Howdy Folks,
Hope everyone is having a good weekend and had a very relaxing Thanksgiving dinner with family, friends and loved ones. As the title reads, Thanksgiving has nothing to do with microbes or soil nutrients but your tap water or aged jugs may contain something far more toxic than any conversation you may have with that fringe psycho uncle that gets drunk and swears the earth is flat.
Almost everyone knows that most municipalities treat their water with Ozone at the treatment plant and chlorine in the pipes to kill bacteria and germs. However, most don’t know that SOME cities have switched from Chlorine to Chloramine. They both look like they are spelled close enough to be the same thing but you would be dead wrong. Chloramine is a toxic disaster to those beneficial microbes we love to cultivate and have babysit our cannabis roots.
Chlorine VS Chloramine
Chlorine is an easy enough element to avoid if you let your jugs of water sit out and let the chlorine evaporate for a day or two. Most end up with decent water with very little trace elements and particles in the water after 24-48 hours of resting. That’s until you do a little digging and find out your city NOW uses Chloramine. What is Chloramine you ask? Well it’s a nasty little combination of ammonia and chlorine together to create a very long lasting residual in the water you’re feeding your plants, killing the microbes your soil the entire time.
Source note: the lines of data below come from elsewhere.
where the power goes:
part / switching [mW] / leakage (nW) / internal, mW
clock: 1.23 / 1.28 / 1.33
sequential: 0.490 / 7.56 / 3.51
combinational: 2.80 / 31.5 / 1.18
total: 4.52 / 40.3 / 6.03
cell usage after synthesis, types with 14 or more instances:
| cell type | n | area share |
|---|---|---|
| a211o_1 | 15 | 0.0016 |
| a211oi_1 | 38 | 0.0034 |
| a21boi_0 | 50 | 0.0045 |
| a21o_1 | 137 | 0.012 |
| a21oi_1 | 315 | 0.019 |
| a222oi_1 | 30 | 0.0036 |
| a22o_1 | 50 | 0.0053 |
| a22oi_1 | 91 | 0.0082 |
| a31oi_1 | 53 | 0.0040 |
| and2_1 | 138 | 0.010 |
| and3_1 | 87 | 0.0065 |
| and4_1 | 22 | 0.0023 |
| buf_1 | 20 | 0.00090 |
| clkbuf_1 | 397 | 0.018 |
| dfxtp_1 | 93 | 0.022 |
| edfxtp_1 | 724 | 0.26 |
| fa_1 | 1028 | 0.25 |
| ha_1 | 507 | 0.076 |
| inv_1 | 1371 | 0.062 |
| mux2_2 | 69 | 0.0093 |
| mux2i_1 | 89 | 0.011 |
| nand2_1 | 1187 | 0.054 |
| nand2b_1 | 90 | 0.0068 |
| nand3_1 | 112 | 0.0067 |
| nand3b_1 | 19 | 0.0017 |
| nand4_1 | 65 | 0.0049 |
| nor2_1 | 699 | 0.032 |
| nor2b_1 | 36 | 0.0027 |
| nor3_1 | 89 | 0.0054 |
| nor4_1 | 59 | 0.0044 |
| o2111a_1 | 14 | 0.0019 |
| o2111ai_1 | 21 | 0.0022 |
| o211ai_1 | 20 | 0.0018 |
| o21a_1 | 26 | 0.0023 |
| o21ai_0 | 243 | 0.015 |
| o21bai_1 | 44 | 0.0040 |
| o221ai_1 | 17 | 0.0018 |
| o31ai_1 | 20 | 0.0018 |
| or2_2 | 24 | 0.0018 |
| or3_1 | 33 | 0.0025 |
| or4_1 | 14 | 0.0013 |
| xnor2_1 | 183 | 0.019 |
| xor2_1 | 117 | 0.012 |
Chlorine ISN’T a problem, but Chloramine is a BIG Friggin problem.
Well, what is Chloramine and why is it a problem?
Good question!
Chlorine will evaporate from your standing water supply in as little as 12 hours and up to 48 hours depending on the amount of water.
On the other hand, Chloramine is an Ammonia and Chlorine mix that is stable in water and can last for WEEKS, yes I said WEEKS.
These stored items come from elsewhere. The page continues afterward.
==> src/sck_pkg.sv <==
// Shared types and constants of the six-channel Kalman smoother.
// No dependencies; used by sck_div and six_channel_kalman_smoother.
package sck_pkg;

    // Fixed-point format of variances and samples
    localparam int FRAC_BITS = 16;
    localparam logic [31:0] ONE_Q = 32'(64'(1) << FRAC_BITS);

    // Axis count and index width
    localparam int AXES   = 6;
    localparam int AXIS_W = $clog2(AXES);

    // Gain division: one quotient bit per cycle
    localparam int DIV_STEPS = 32;
    localparam int DIV_CNT_W = $clog2(DIV_STEPS);

    // Configuration register indexes
    typedef enum logic {
        REG_PROCESS_NOISE     = 1'b0,
        REG_MEASUREMENT_NOISE = 1'b1
    } cfg_index_t;

    // Sequencer states, one-hot
    typedef enum logic [8:0] {
        ST_IDLE = 9'b000000001,
        ST_PRED = 9'b000000010,
        ST_DIV  = 9'b000000100,
        ST_DIFF = 9'b000001000,
        ST_MUL  = 9'b000010000,
        ST_ACC  = 9'b000100000,
        ST_VMUL = 9'b001000000,
        ST_VUPD = 9'b010000000,
        ST_DONE = 9'b100000000
    } state_t;

    // Divider request and response
    typedef struct packed {
        logic        start;
        logic [31:0] numer;
        logic [32:0] denom;
    } div_req_t;

    typedef struct packed {
        logic        done;
        logic [31:0] quotient;
    } div_rsp_t;

endpackage

==> src/sck_div.sv <==
// Bit-serial restoring divider for the Kalman gain: floor(numer * 2^32 / denom).
// Depends on sck_pkg. Zero divisor gives zero; a full-scale quotient saturates.
module sck_div import sck_pkg::*; (
    input  logic     aclk,
    input  logic     aresetn,
    input  div_req_t req,
    output div_rsp_t rsp
);

    logic                 busy_reg;
    logic                 done_reg;
    logic [DIV_CNT_W-1:0] cnt_reg;
    logic [32:0]          rem_reg;
    logic [32:0]          den_reg;
    logic [31:0]          quo_reg;

    logic [33:0] trial;
    logic        fits;
    logic [33:0] diff;
    logic [32:0] rem_next;

    // One shift-compare-subtract step
    always_comb begin
        trial    = {rem_reg, 1'b0};
        fits     = trial >= {1'b0, den_reg};
        diff     = trial - {1'b0, den_reg};
        rem_next = fits ? diff[32:0] : trial[32:0];
    end

    // Control
    always_ff @(posedge aclk) begin
        if (!aresetn) begin
            busy_reg <= 1'b0;
            done_reg <= 1'b0;
            cnt_reg  <= '0;
        end else begin
            done_reg <= 1'b0;
            if (req.start) begin
                busy_reg <= 1'b1;
                cnt_reg  <= '0;
            end else if (busy_reg) begin
                cnt_reg <= cnt_reg + 1'b1;
                if (cnt_reg == DIV_CNT_W'(DIV_STEPS - 1)) begin
                    busy_reg <= 1'b0;
                    done_reg <= 1'b1;
                end
            end
        end
    end

    // Datapath
    always_ff @(posedge aclk) begin
        if (req.start) begin
            rem_reg <= {1'b0, req.numer};
            den_reg <= req.denom;
            quo_reg <= '0;
        end else if (busy_reg) begin
            rem_reg <= rem_next;
            quo_reg <= {quo_reg[30:0], fits};
        end
    end

    assign rsp.done     = done_reg;
    assign rsp.quotient = (den_reg == '0) ? '0 : quo_reg;

endmodule

==> src/six_channel_kalman_smoother.sv <==
// Top level of the six-channel Kalman smoother (identity model, shared variance).
// Depends on sck_pkg and sck_div.
//
//  channel   | handshake          | payload
//  ----------+--------------------+--------------------------------------
//  input     | s_valid / s_ready  | s_meas_{force,torque}_{x,y,z}, Q16.16
//  result    | m_valid / m_ready  | m_est_{force,torque}_{x,y,z}, Q16.16
//  config    | cfg_wr_en          | cfg_index, cfg_wdata (no read-back)
//
// After an input beat, m_valid rises once the block has formed p + q, run the
// bit-serial gain division, passed each axis through the one shared 32x32 multiplier,
// updated the variance and loaded the result register.
// s_ready is high only in idle; it returns as the result is loaded, so the
// next beat can enter while the previous result still waits for m_ready.
// Reset is synchronous: estimates clear, variance and noise registers go to 1.0.
module six_channel_kalman_smoother import sck_pkg::*; (
    input  logic        aclk,
    input  logic        aresetn,
    // configuration
    input  logic        cfg_wr_en,
    input  logic        cfg_index,
    input  logic [31:0] cfg_wdata,
    // input beat
    input  logic        s_valid,
    output logic        s_ready,
    input  logic [31:0] s_meas_force_x,
    input  logic [31:0] s_meas_force_y,
    input  logic [31:0] s_meas_force_z,
    input  logic [31:0] s_meas_torque_x,
    input  logic [31:0] s_meas_torque_y,
    input  logic [31:0] s_meas_torque_z,
    // result beat
    output logic        m_valid,
    input  logic        m_ready,
    output logic [31:0] m_est_force_x,
    output logic [31:0] m_est_force_y,
    output logic [31:0] m_est_force_z,
    output logic [31:0] m_est_torque_x,
    output logic [31:0] m_est_torque_y,
    output logic [31:0] m_est_torque_z
);

    state_t state_reg, state_next;
    logic   m_valid_reg, m_valid_next;

    logic [31:0]       q_reg;
    logic [31:0]       r_reg;
    logic [31:0]       p_reg;
    logic [31:0]       x_reg   [AXES];
    logic [31:0]       z_reg   [AXES];
    logic [31:0]       out_reg [AXES];
    logic [AXIS_W-1:0] idx_reg;
    logic [31:0]       pp_reg;
    logic [31:0]       gain_reg;
    logic [31:0]       mag_reg;
    logic              neg_reg;
    logic [63:0]       prod_reg;

    div_req_t div_req;
    div_rsp_t div_rsp;

    logic        in_beat;
    logic        load_out;
    logic [32:0] pp_sum;
    logic [31:0] pp_sat;
    logic [32:0] diff;
    logic [32:0] neg_diff;
    logic [31:0] mag_next;
    logic [63:0] mul_out;
    logic [32:0] dm;
    logic [33:0] delta;
    logic [33:0] sum;
    logic [31:0] x_next;
    logic [32:0] dec;
    logic [32:0] newp;
    logic [31:0] p_next;

    assign in_beat  = s_valid && s_ready;
    assign s_ready  = (state_reg == ST_IDLE);
    assign load_out = (state_reg == ST_DONE) && (!m_valid_reg || m_ready);

    // Predicted variance, saturated at full scale
    always_comb begin
        pp_sum = {1'b0, p_reg} + {1'b0, q_reg};
        pp_sat = pp_sum[32] ? '1 : pp_sum[31:0];
    end

    // Gain division request, issued in the predict cycle
    assign div_req.start = (state_reg == ST_PRED);
    assign div_req.numer = pp_sat;
    assign div_req.denom = {1'b0, pp_sat} + {1'b0, r_reg};

    sck_div u_div (
        .aclk    (aclk),
        .aresetn (aresetn),
        .req     (div_req),
        .rsp     (div_rsp)
    );

    // Innovation magnitude of the current axis
    always_comb begin
        diff     = {z_reg[idx_reg][31], z_reg[idx_reg]} - {x_reg[idx_reg][31], x_reg[idx_reg]};
        neg_diff = 33'd0 - diff;
        mag_next = diff[32] ? neg_diff[31:0] : diff[31:0];
    end

    // Shared multiplier: magnitude times gain, or variance times gain
    assign mul_out = 64'(mag_reg) * 64'(gain_reg);

    // Rounded correction, half away from zero, and saturated estimate
    always_comb begin
        dm    = {1'b0, prod_reg[63:32]} + 33'(prod_reg[31]);
        delta = neg_reg ? (34'd0 - {1'b0, dm}) : {1'b0, dm};
        sum   = {{2{x_reg[idx_reg][31]}}, x_reg[idx_reg]} + delta;
        if (sum[33:31] == 3'b000 || sum[33:31] == 3'b111) begin
            x_next = sum[31:0];
        end else if (sum[33]) begin
            x_next = 32'h8000_0000;
        end else begin
            x_next = 32'h7FFF_FFFF;
        end
    end

    // New variance: pp - ceil(gain * pp / 2^32), clamped to r
    always_comb begin
        dec    = {1'b0, prod_reg[63:32]} + 33'(|prod_reg[31:0]);
        newp   = {1'b0, pp_reg} - dec;
        p_next = (newp[31:0] > r_reg) ? r_reg : newp[31:0];
    end

    // Sequencer
    always_comb begin
        state_next = state_reg;
        case (state_reg)
            ST_IDLE: if (in_beat) state_next = ST_PRED;
            ST_PRED: state_next = ST_DIV;
            ST_DIV:  if (div_rsp.done) state_next = ST_DIFF;
            ST_DIFF: state_next = ST_MUL;
            ST_MUL:  state_next = ST_ACC;
            ST_ACC: begin
                if (idx_reg == AXIS_W'(AXES - 1)) begin
                    state_next = ST_VMUL;
                end else begin
                    state_next = ST_DIFF;
                end
            end
            ST_VMUL: state_next = ST_VUPD;
            ST_VUPD: state_next = ST_DONE;
            ST_DONE: if (load_out) state_next = ST_IDLE;
            default: state_next = ST_IDLE;
        endcase
    end

    // Result valid: set on load, cleared when taken
    always_comb begin
        m_valid_next = m_valid_reg;
        if (load_out) begin
            m_valid_next = 1'b1;
        end else if (m_ready) begin
            m_valid_next = 1'b0;
        end
    end

    // Control, filter state and configuration
    always_ff @(posedge aclk) begin
        if (!aresetn) begin
            state_reg   <= ST_IDLE;
            m_valid_reg <= 1'b0;
            idx_reg     <= '0;
            p_reg       <= ONE_Q;
            q_reg       <= ONE_Q;
            r_reg       <= ONE_Q;
            for (int i = 0; i < AXES; i++) begin
                x_reg[i] <= '0;
            end
        end else begin
            state_reg   <= state_next;
            m_valid_reg <= m_valid_next;
            if (cfg_wr_en) begin
                case (cfg_index)
                    REG_PROCESS_NOISE:     q_reg <= cfg_wdata;
                    REG_MEASUREMENT_NOISE: r_reg <= cfg_wdata;
                    default: ;
                endcase
            end
            if (in_beat) begin
                idx_reg <= '0;
            end
            if (state_reg == ST_ACC) begin
                x_reg[idx_reg] <= x_next;
                idx_reg        <= idx_reg + 1'b1;
            end
            if (state_reg == ST_VUPD) begin
                p_reg <= p_next;
            end
        end
    end

    // Datapath registers
    always_ff @(posedge aclk) begin
        if (in_beat) begin
            z_reg[0] <= s_meas_force_x;
            z_reg[1] <= s_meas_force_y;
            z_reg[2] <= s_meas_force_z;
            z_reg[3] <= s_meas_torque_x;
            z_reg[4] <= s_meas_torque_y;
            z_reg[5] <= s_meas_torque_z;
        end
        case (state_reg)
            ST_PRED: pp_reg <= pp_sat;
            ST_DIV:  gain_reg <= div_rsp.quotient;
            ST_DIFF: begin
                mag_reg <= mag_next;
                neg_reg <= diff[32];
            end
            ST_MUL:  prod_reg <= mul_out;
            ST_ACC:  mag_reg <= pp_reg;
            ST_VMUL: prod_reg <= mul_out;
            default: ;
        endcase
        if (load_out) begin
            for (int i = 0; i < AXES; i++) begin
                out_reg[i] <= x_reg[i];
            end
        end
    end

    assign m_valid        = m_valid_reg;
    assign m_est_force_x  = out_reg[0];
    assign m_est_force_y  = out_reg[1];
    assign m_est_force_z  = out_reg[2];
    assign m_est_torque_x = out_reg[3];
    assign m_est_torque_y = out_reg[4];
    assign m_est_torque_z = out_reg[5];

endmodule

==> config.mk <==
export PLATFORM = sky130hd
export DESIGN_NAME = six_channel_kalman_smoother
export DESIGN_NICKNAME = d
export VERILOG_FILES = /design/src/sck_pkg.sv /design/src/sck_div.sv /design/src/six_channel_kalman_smoother.sv
export SDC_FILE = /design/constraint.sdc
export NUM_CORES = 2
export LEC_CHECK = 0
export ABC_AREA = 0
export BUFFER_PORTS_ARGS = -buffer_cell sky130_fd_sc_hd__buf_4
export CORE_AREA = 2 2 477 479
export DETAILED_ROUTE_END_ITERATION = 12
export DIE_AREA = 0 0 479 481
export PLACE_DENSITY = 0.64
export SKIP_LAST_GASP = 1
export SYNTH_ARGS = -nofsm -noshare
export SYNTH_HDL_FRONTEND = slang
export SYNTH_SLANG_ARGS = --single-unit
==> constraint.sdc <==
create_clock -name aclk -period 12.5 [get_ports aclk]
set_input_delay 0.625 -clock aclk [delete_from_list [all_inputs] [get_ports aclk]]
set_output_delay 0.625 -clock aclk [all_outputs]
set_load 0.05 [all_outputs]
# Word level (Yosys, flattened, before mapping)
# Memories as Yosys holds them, arrays and structs flattened. A register that Yosys moved wholly into a read port is not among the register bits.
# Index checks and enable logic that the tools add are counted.
# Widths: inputs -> output; s select.
classes:
  addsub: 12
  n_reduce_logical: 19
  magnitude_cmp: 2
  bitwise: 3
  mul: 1
  mux: 38
  eq_ne: 15
ops:
  columns: ["operator", "n"]
  rows:
  - ["$mux 32", 8]
  - ["$pmux 9 s9", 1]
  - ["$add 32x32->33", 2]
  - ["$mul 32x32->64", 1]
  - ["$pmux 32 s2", 1]
  - ["$reduce_or 32->1", 2]
  - ["$add 34x34->34", 1]
  - ["$ge 34x33->1", 1]
  - ["$mux 34", 1]
  - ["$sub 1x33->34 const A", 1]
  - ["$add 32x1->33", 1]
  - ["$logic_not 33->1", 1]
  - ["$mux 33", 1]
  - ["$sub 32x32->33", 1]
  - ["$sub 33x33->33", 1]
  - ["$add 32x1->32", 1]
  - ["$gt 32x32->1", 1]
  - ["$sub 1x32->32 const A", 1]
  - ["$sub 32x32->32", 1]
  - ["$mux 9", 3]
  - ["$mux 3", 7]
  - ["$mux 1", 15]
  - ["$eq 9x1->1 const B", 1]
  - ["$eq 9x2->1 const B", 1]
  - ["other kinds (24)", 35]
totals:
  wordCells: 111
  mem_bits_rw: 576
  output_inout_bits: 194
  n_memories: 3
  inputBits: 230
  reg_bits: 375
mem_list:
  columns: ["memory", "depth", "word_bits", "rd", "rd_clocked_by_memory_dff", "wr", "line", "text"]
  rows:
  - ["out_reg", 6, 32, 6, 0, 6, "six_channel_kalman_smoother.sv:51", "logic [31:0] out_reg [AXES];"]
  - ["x_reg", 6, 32, 7, 1, 6, "six_channel_kalman_smoother.sv:49", "logic [31:0] x_reg [AXES];"]
  - ["z_reg", 6, 32, 1, 1, 6, "six_channel_kalman_smoother.sv:50", "logic [31:0] z_reg [AXES];"]

# Depth between registers and ports, before layout
logic_depth:
  word_depth: 8
  depth_mapped: 31
  depth_no_buf: 29

# Cells and area by module
# From an unflattened synthesis, not the netlist that was laid out.
hier_totals:
  hier_cells: 8081
  hier_area_um2: 85029.0
by_module_without_submodules:
  columns: ["mod", "instances", "area_each_um2", "seq_area_each_um2", "cells_each"]
  rows:
  - ["six_channel_kalman_smoother", 1, 78673.0, 26295.2, 7406]
  - ["sck_div", 1, 6356.1, 2752.6, 675]

# Worst setup path after synthesis
# Ideal clock, no wire load.
synth_timing:
  kind: "register to register"
  start: "register state_reg[4]"
  end: "memory out_reg[0][0], enable pin"
  path_buffers: 0
  arrival_time_ns: 9.386
  setup_time_ns: 0.767
  t_required_ns: 11.733
  period_less_slack_ns: 10.153
  slack_ns: 2.347
  path_stages_with_launch: 6
  path_cell_list: "dfxtp_1 nor2_1 nand2_1 nor4_1 nand3b_1 nor2b_1"
synth_lines:
  columns: ["item", "line", "text"]
  rows:
  - ["start: declaration", "six_channel_kalman_smoother.sv:43", "state_t state_reg, state_next;"]
  - ["start signal: assignment", "six_channel_kalman_smoother.sv:177", "state_reg <= state_next;"]
  - ["end: declaration", "six_channel_kalman_smoother.sv:51", null]

# Worst setup path in the final report
layout_timing:
  start: "register gain_reg[9]"
  end: "register prod_reg[62], data pin"
layout_between:
  elab_chain_len: 1
layout_lines:
  columns: ["item", "line", "text"]
  rows:
  - ["start: declaration", "six_channel_kalman_smoother.sv:54", "logic [31:0] gain_reg;"]
  - ["start signal: assignment", "six_channel_kalman_smoother.sv:211", "ST_DIV: gain_reg <= div_rsp.quotient;"]
  - ["$mul 32x32->64", "six_channel_kalman_smoother.sv:108", "assign mul_out = 64'(mag_reg) * 64'(gain_reg);"]
  - ["via mul_out[62]", "six_channel_kalman_smoother.sv:69", "logic [63:0] mul_out;"]
  - ["end signal: assignment", "six_channel_kalman_smoother.sv:216", "ST_MUL: prod_reg <= mul_out;"]
  - ["end signal: assignment", "six_channel_kalman_smoother.sv:218", "ST_VMUL: prod_reg <= mul_out;"]
  - ["end: declaration", "six_channel_kalman_smoother.sv:57", "logic [63:0] prod_reg;"]
# The timed path passes the listed nets, and every way through them passes these cells.
# A chain may end at the register's enable or synchronous reset.

==> metrics.md <==
| Metric | Value |
|---|---|
| Initial core utilization | `37.72%` |
| Routability cong. | `roughly 0.9` |
| Setup WS pre-CTS | `roughly 2.9 ns` |
| CP startpoint | `gain_reg[9]$_SDFFCE_PN0N_` |
| Worst r2r src | `gain_reg[9]$_SDFFCE_PN0N_` |
| # resized after CTS | `0` |
| CTS Root Buffer Type | `clkbuf_16` |
| Detail Placement HPWL | `200.2 mm` |
| # H-tree levels | `3` |
| Setup_tns | `0 ns` |
| Post-CTS setup buffer count | `0` |
| Max Cap Violations | `0` |
| Max reg flops | `256` |
| Worst IR drop on VDD | `0.5313 mV` |
| Slew headroom | `about 7%` |
| Residual DRC count | `0` |
| Sw Pwr | `just over 10 mW` |
| Post-synth top cells | `1128 x inv_1, 903 x fa_1, 866 x edfxtp_1` |
| Mux cell area share after synthesis | `around 3.9%` |
| Status | `finished, final reports clean` |
| Peak Freq | `approximately 100 MHz` |
| Worst min path class | `input port to register` |
| Ports | `424` |
| Compound-gate portion of the synthesized area | `9.536%` |
| TritonCTS Sinks | `1018` |
| Final Hold Viols | `0` |
| Die area | `around 0.23 sq mm` |
| Top FF cell, synth | `edfxtp_1` |
| Layout cells sized above 1 | `10.30%` |
| Area Overhead vs Synth | `14.23%` |
| Post-synth EDFFs | `866` |
| GRT Overall Usage | `between 20 and 25%` |
| Cell-internal power | `about 12 mW` |
| Most frequent cell after synthesis | `inv_1` |
| Count of cell types in the netlist | `87` |
| Largest net degree at the start of global routing | `between 150 and 200` |
| XOR/XNOR Fraction of Synth Area | `about 3.2%` |
| Iter 0 DRT Violations | `5131` |
| # nets final | `10.14k` |
| Async SR Flop Fraction | `0%` |
| Congestion Overflow GR | `0` |
| Min cycle time layout | `9.627 ns` |
| DIE HEIGHT | `481 um` |
| Synth area leaders | `edfxtp_1 31%, fa_1 21%, ha_1 7.7%, inv_1 5.0%, and2_1 4.6%` |
| PortBufs | `423` |
| Largest family of logic cells by synthesized area | `adder cells` |
| Comb power frac | `a little over three fifths` |
| Post-route cell area | `0.09727 sq mm` |
| Final setup margin | `approximately 2.9 ns` |
| Post-Syn Area | `0.08516 sq mm` |
| Worst-Margin Slew | `1.395 ns` |
| Num rows | `around 180` |
| First-pass GRT wire length | `a little over 400 mm` |
| Post-DP Area | `0.09154 sq mm` |
| Sw frac | `46.09%` |
| Die width | `about 480 um` |
| LEAKAGE | `41.39 nW` |
| CP endpoint kind | `register` |
| Synth Net Count | `9693` |
| Power density over the cells | `230.5 mW/mm^2` |
| Synthesized instance count | `8035` |
| Simple-Gate Fraction of Synth Area | `13.62%` |
| Final slew viol count | `0` |
| Hold Crit Start | `cfg_wdata[16]` |
| Synth Register Bits | `roughly 1.0k` |
| Number of synthesis warnings | `0` |
| CTS tree | `built` |
| Syn avg cell area | `10.60 sq um` |
| RSZ-0062 raised after global routing | `no` |
| Clock Latency Late Sink | `0.81 ns` |
| Post-synth top area share | `30.54%` |
| Worst setup SP type | `register` |
| Worst-path fanout max | `19` |
| Clk pin slew, worst setup/hold paths | `0.06 ns` |
| Worst EP required | `roughly 13 ns` |
| Post-Synth Adder-Cell Area | `28.94%` |
| Antenna Violating Nets Remaining | `0` |
| Yosys top cell by area | `edfxtp_1` |
| Via density | `5.375` |
| Vias | `62.34k` |
| Inserted Clock Buffers | `between 100 and 150` |
| CP Class | `register to register` |
| Crit path DAT | `about 10 ns` |
| Initial antenna violation count | `10` |
| Register area share after synthesis | `around 34%` |
| Flop pwr share | `between 20% and 30%` |
| Vias in the first global route | `64.64k` |
| Core area | `0.2257 sq mm` |
| Final hold slack | `0.06056 ns` |
| WL/cell | `23.18 um` |
| Max Buffers Root-to-Sink | `3` |
| CTS Hold Bufs | `192` |
| Routed WL | `268.9 mm` |
| Endpoints failing setup | `0` |
| Fillers | `21.05k` |
| Final Skew | `0.09887 ns` |
| Clock share of power | `15.4%` |
| Drt first pass iters | `6` |
| Tcrit/Tclk final | `77.02%` |
worst paths after layout:
check / endpoint / cells after the start / slack, ns
worst max-delay path: prod_reg[62]$_DFFE_PP_ / 24 / 2.87
worst min-delay path: q_reg[16]$_SDFFE_PN1P_ / 3 / 0.06
worst max register to register: prod_reg[62]$_DFFE_PP_ / 24 / 2.87
worst min register to register: out_reg[2][15]$_DFFE_PP_ / 0 / 0.43
metal layers:
layer / GRT usage (%) / part of all wire [%]
met1: 30.24 / 41
met5: 0 / 0
met2: 39.50 / 49
met3: 3.510 / 7.0
met4: 7.232 / 3.3
power groups by stage:
| stage | clock network, mW | registers (mW) | logic, mW |
|---|---|---|---|
| global placement | 0 | 4.98 | 13.8 |
| floorplan | 0 | 5.05 | 9.45 |
| detailed placement | 0 | 4.99 | 13.8 |
| CTS | 3.51 | 4.92 | 14.0 |
| global route | 3.64 | 4.94 | 15.5 |
| finish | 3.45 | 4.92 | 14.1 |
kinds of logic after synthesis:
family / count (synthesis)
adder cells (fa/ha/maj): 1428
AND/OR/NAND/NOR: 2288
XOR/XNOR: 307
multiplexers: 208
flip-flops: 1018
AO/OA/AOI/OAI: 1271
buffers and inverters: 1515
worst max-delay path, cell delays in order, from the launching register on:
cell	delay [ns]
edfxtp_1	0.96
buf_4	0.41
and2_1	0.19
fa_1	0.45
fa_1	0.55
inv_1	0.06
fa_1	0.45
fa_1	0.55
inv_1	0.06
fa_1	0.56
fa_1	0.44
fa_1	0.51
fa_1	0.41
ha_1	0.38
a21oi_1	0.17
o21ai_0	0.17
a21o_1	0.22
a2111oi_0	0.60
o21bai_1	0.35
o2111ai_1	0.40
a31oi_1	0.17
a211oi_1	0.68
o31ai_1	0.26
mux2i_1	0.20
o2111ai_1	0.14
cell usage in the layout (no fill, tap or decap), types with 43 or more instances in the layout:
cell type	count
clkbuf_16	110
inv_1	1126
ha_1	525
and2_1	627
xor2_1	99
nor3_1	72
o211ai_1	43
o21ai_0	185
buf_4	527
nand2b_1	56
a21oi_1	430
dlygate4sd3_1	192
mux2i_1	109
nor2b_1	71
dfxtp_1	148
mux4_2	96
nor2_1	333
a211oi_1	50
o21a_1	211
edfxtp_1	866
nand2_1	787
a21o_1	128
fa_1	903
nand3_1	92
xnor2_1	208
Can it be removed as easily as Chlorine? Not a chance.
Removal of Chloramine requires UV light, RO machines or Vitamin C neutralization, which takes quite a long time to achieve.
I know, feels like another gut punch doesn’t it? Just when you think you have everything figured out and you’re on a roll, something else pops up to bite you on the rear end.
I know there are rules about links and such but anyone can do a cursory search of the interwebz and see if their city is using Chlorine or Chloramine. Sadly, mine is and now I have to figure out how to get rid of it before my next round of plants.
Looks like I’ll be boiling a crap ton of water before too long.